Our coverage in this area goes beyond the "Israel is a cyber powerhouse" narrative that most outlets recycle. We look at what individual companies actually sell, how their revenue breaks down between product and services, what their gross margins reveal about competitive moats, and how their R&D spending trajectory compares to revenue growth. A cybersecurity company growing revenue at 25% while spending 40% more on R&D each year is telling a different story than one growing at 18% with flat R&D — and the 10-K filings make this visible if you know where to look.
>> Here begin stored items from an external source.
--- src/orthonormalise_3x3_basis_macros.svh ---
// Assertion macros for the orthonormalisation RTL, included by its top level.
// Holds nothing but macro definitions and needs no other file.
`ifndef ORTHONORMALISE_3X3_BASIS_MACROS_SVH
`define ORTHONORMALISE_3X3_BASIS_MACROS_SVH

// Same-cycle implication, switched off while reset is low.
`define ORTH3_ASSERT_IMP(label, clk, rst_n, ante, cons, msg) \
  label: assert property (@(posedge clk) disable iff (!rst_n) (ante) |-> (cons)) \
    else $error(msg);

// Next-cycle implication, switched off while reset is low.
`define ORTH3_ASSERT_NXT(label, clk, rst_n, ante, cons, msg) \
  label: assert property (@(posedge clk) disable iff (!rst_n) (ante) |=> (cons)) \
    else $error(msg);

`endif

--- src/orth3_pkg.sv ---
// Shared constants and control structs for the orthonormalisation block.
// Used by orth3_lane, orth3_merge and orthonormalise_3x3_basis; depends on nothing.
package orth3_pkg;

  localparam int unsigned ELEM_WIDTH_DEF = 32;
  localparam int unsigned FRAC_BITS_DEF  = 30;
  // Headroom above the element width for residual vectors and dot products.
  localparam int unsigned GUARD_BITS     = 4;
  localparam int unsigned NUM_LANES      = 3;

  typedef struct packed {
    logic mul_en;
    logic mul_sq;
    logic t_load;
    logic div_start;
  } lane_cmd_t;

  typedef struct packed {
    logic k_load;
    logic sq_start;
  } merge_cmd_t;

endpackage

--- src/orth3_lane.sv ---
// One component lane: magnitude, scaling shift, multiplier, rounding subtract
// and a one-bit-per-cycle divider for the normalised output. Uses orth3_pkg.
module orth3_lane #(
  parameter int unsigned ELEM_WIDTH = orth3_pkg::ELEM_WIDTH_DEF,
  parameter int unsigned FRAC_BITS  = orth3_pkg::FRAC_BITS_DEF
) (
  input  logic                                                    clk_i,
  input  logic                                                    rst_ni,
  input  orth3_pkg::lane_cmd_t                                    cmd_i,
  input  logic [$clog2(orth3_pkg::GUARD_BITS + 2)-1:0]            k_i,
  input  logic signed [ELEM_WIDTH+orth3_pkg::GUARD_BITS-1:0]      a_i,
  input  logic signed [ELEM_WIDTH-1:0]                            b_i,
  input  logic signed [ELEM_WIDTH+orth3_pkg::GUARD_BITS-1:0]      base_i,
  input  logic [ELEM_WIDTH-1:0]                                   root_i,
  output logic [ELEM_WIDTH+orth3_pkg::GUARD_BITS-1:0]             mag_o,
  output logic signed [2*ELEM_WIDTH+orth3_pkg::GUARD_BITS-1:0]    prod_o,
  output logic signed [ELEM_WIDTH+orth3_pkg::GUARD_BITS-1:0]      sub_o,
  output logic signed [ELEM_WIDTH-1:0]                            unit_o,
  output logic                                                    div_busy_o
);

  localparam int unsigned VW = ELEM_WIDTH + orth3_pkg::GUARD_BITS;
  localparam int unsigned PW = VW + ELEM_WIDTH;
  localparam int unsigned QW = FRAC_BITS + 1;
  localparam int unsigned NW = ELEM_WIDTH + FRAC_BITS + 1;
  localparam int unsigned CW = $clog2(QW + 1);
  localparam int unsigned SW = ((QW + 1 > ELEM_WIDTH) ? QW + 1 : ELEM_WIDTH) + 1;
  localparam logic signed [PW:0] HALF = (PW + 1)'(1) << (FRAC_BITS - 1);

  logic signed [VW-1:0]         a_shift;
  logic signed [ELEM_WIDTH-1:0] t_q;
  logic signed [VW-1:0]         op_a;
  logic signed [ELEM_WIDTH-1:0] op_b;
  logic signed [PW-1:0]         prod_q;
  logic signed [PW:0]           prnd;
  logic signed [PW:0]           prnd_sh;
  logic                         t_neg;
  logic [ELEM_WIDTH-1:0]        t_mag;
  logic [NW-1:0]                numer;
  logic [ELEM_WIDTH-1:0]        rem_q;
  logic [QW-1:0]                dvd_q;
  logic [QW-1:0]                quo_q;
  logic [CW-1:0]                cnt_q;
  logic [ELEM_WIDTH:0]          rem_sh;
  logic                         q_bit;
  logic signed [SW-1:0]         q_s;
  logic signed [SW-1:0]         q_val;
  logic signed [SW-1:0]         max_v;
  logic signed [SW-1:0]         min_v;

  assign mag_o   = a_i[VW-1] ? VW'(-a_i) : VW'(a_i);
  assign a_shift = a_i >>> k_i;

  always_comb begin
    op_a = cmd_i.mul_sq ? VW'(t_q) : a_i;
    op_b = cmd_i.mul_sq ? t_q : b_i;
  end

  always_ff @(posedge clk_i) begin
    if (cmd_i.t_load) begin
      t_q <= a_shift[ELEM_WIDTH-1:0];
    end
    if (cmd_i.mul_en) begin
      prod_q <= op_a * op_b;
    end
  end

  assign prod_o = prod_q;

  // Rounded product, half an LSB up and then floored.
  always_comb begin
    prnd    = (PW + 1)'(prod_q) + HALF;
    prnd_sh = prnd >>> FRAC_BITS;
    sub_o   = base_i - $signed(prnd_sh[VW-1:0]);
  end

  // The quotient never exceeds 2^FRAC_BITS because |t| is at most the root,
  // so FRAC_BITS+1 quotient bits cover it.
  assign t_neg  = t_q[ELEM_WIDTH-1];
  assign t_mag  = t_neg ? ELEM_WIDTH'(-t_q) : ELEM_WIDTH'(t_q);
  assign numer  = NW'({t_mag, {FRAC_BITS{1'b0}}}) + NW'(root_i >> 1);
  assign rem_sh = {rem_q, dvd_q[QW-1]};
  assign q_bit  = (rem_sh >= {1'b0, root_i});

  always_ff @(posedge clk_i or negedge rst_ni) begin
    if (!rst_ni) begin
      cnt_q <= '0;
    end else if (cmd_i.div_start) begin
      cnt_q <= CW'(QW);
    end else if (cnt_q != '0) begin
      cnt_q <= cnt_q - CW'(1);
    end
  end

  always_ff @(posedge clk_i) begin
    if (cmd_i.div_start) begin
      rem_q <= numer[NW-1:QW];
      dvd_q <= numer[QW-1:0];
      quo_q <= '0;
    end else if (cnt_q != '0) begin
      rem_q <= q_bit ? ELEM_WIDTH'(rem_sh - {1'b0, root_i}) : rem_sh[ELEM_WIDTH-1:0];
      dvd_q <= {dvd_q[QW-2:0], 1'b0};
      quo_q <= {quo_q[QW-2:0], q_bit};
    end
  end

  assign div_busy_o = (cnt_q != '0);

  always_comb begin
    max_v = {{(SW - ELEM_WIDTH + 1){1'b0}}, {(ELEM_WIDTH - 1){1'b1}}};
    min_v = {{(SW - ELEM_WIDTH + 1){1'b1}}, {(ELEM_WIDTH - 1){1'b0}}};
    q_s   = SW'(quo_q);
    q_val = t_neg ? -q_s : q_s;
    if (q_val > max_v) begin
      unit_o = max_v[ELEM_WIDTH-1:0];
    end else if (q_val < min_v) begin
      unit_o = min_v[ELEM_WIDTH-1:0];
    end else begin
      unit_o = q_val[ELEM_WIDTH-1:0];
    end
  end

endmodule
We also track the competitive dynamics in specific sub-segments. Cloud security, endpoint protection, identity management, API security — each has a different set of Israeli players, and the overlap between them creates interesting comparative analysis opportunities. The rise of Wiz, which went from founding to a multi-billion valuation faster than almost any enterprise software company in history, has reshaped how we think about the Israeli cyber landscape. Our analysis focuses on what public data tells us about these shifts, referencing industry reports from Gartner and primary SEC filings.
We currently track approximately 40 publicly-listed Israeli companies with cybersecurity as their primary business, plus another 15 where cyber is a significant but not dominant revenue line.
Israel's agritech story starts with necessity — growing food in a desert — and has evolved into a global export industry. Drip irrigation, invented by Netafim in the 1960s, remains the foundational example, but today's Israeli agritech spans precision agriculture platforms, drone-based crop monitoring, AI pest detection, and biological crop protection.
The business side of agritech is uniquely challenging to analyze. These companies sell into a global agriculture market that is fragmented, seasonal, weather-dependent, and dominated by a handful of giant buyers (Bayer, Corteva, Syngenta). A precision farming startup might have amazing technology, but if its go-to-market strategy depends on convincing Midwestern corn farmers to switch platforms mid-season, the revenue ramp is going to be slow regardless of how good the product is. We spend time on these unit economics questions because they're what actually determine whether a company succeeds.
Our coverage examines both the technology and the business model: subscription vs. hardware sale, direct-to-farmer vs. through-agribusiness, recurring revenue retention rates, and the all-important question of whether customers expand their usage over time. For publicly-listed agritech firms, we also track geographic revenue concentration — a company with 60% of revenue from Brazil is exposed to different risks than one diversified across North America, Europe, and India. Data sources include company filings, FAO agricultural statistics, and industry analysis from firms covering the AgTech sector.
We currently track about 25 publicly-listed Israeli companies in the agritech space, ranging from established irrigation equipment manufacturers to early-stage precision agriculture platforms that recently went public.
Israel's medical device sector has a track record that few countries can match on a per-capita basis. Given Imaging created the ingestible PillCam and was acquired by Covidien for $860 million. Mazor Robotics pioneered surgical guidance systems and was bought by Medtronic for $1.6 billion. These exits created both wealth and expertise that seeded the next generation of Israeli medtech startups.
Medtech analysis requires a different framework than software. You can't just look at revenue growth — you have to understand FDA regulatory pathways (510(k) vs. PMA vs. De Novo), Medicare and private insurer reimbursement timelines, clinical trial phases and endpoints, and manufacturing scale-up economics. A device that works brilliantly in clinical trials at Sheba Medical Center might face a completely different reality when it needs to be manufactured at scale, sold into 200 different hospital procurement systems, and get reimbursed by CMS. We try to make this complexity readable.
Our coverage focuses on companies that have reached the public markets or are approaching that stage — the point where FDA filings, clinical trial registrations on ClinicalTrials.gov, and SEC disclosures provide enough data for meaningful analysis. We track approval timelines, reimbursement milestones, and the financial metrics that determine whether a medical device company is building toward sustainable profitability or burning cash on a product that the market won't adopt at scale. For context, we also reference FDA databases and Medicare coverage determination records.
We currently track approximately 35 publicly-listed Israeli medical device companies, covering cardiology, neurology, orthopedics, and diagnostic imaging.
⚡ Coverage boundary: OceanView covers publicly-listed Israeli technology companies for informational purposes. We do not rate, recommend, or predict the performance of any stock. Our analysis is based on public documents that anyone can access. Any investment decision is yours alone.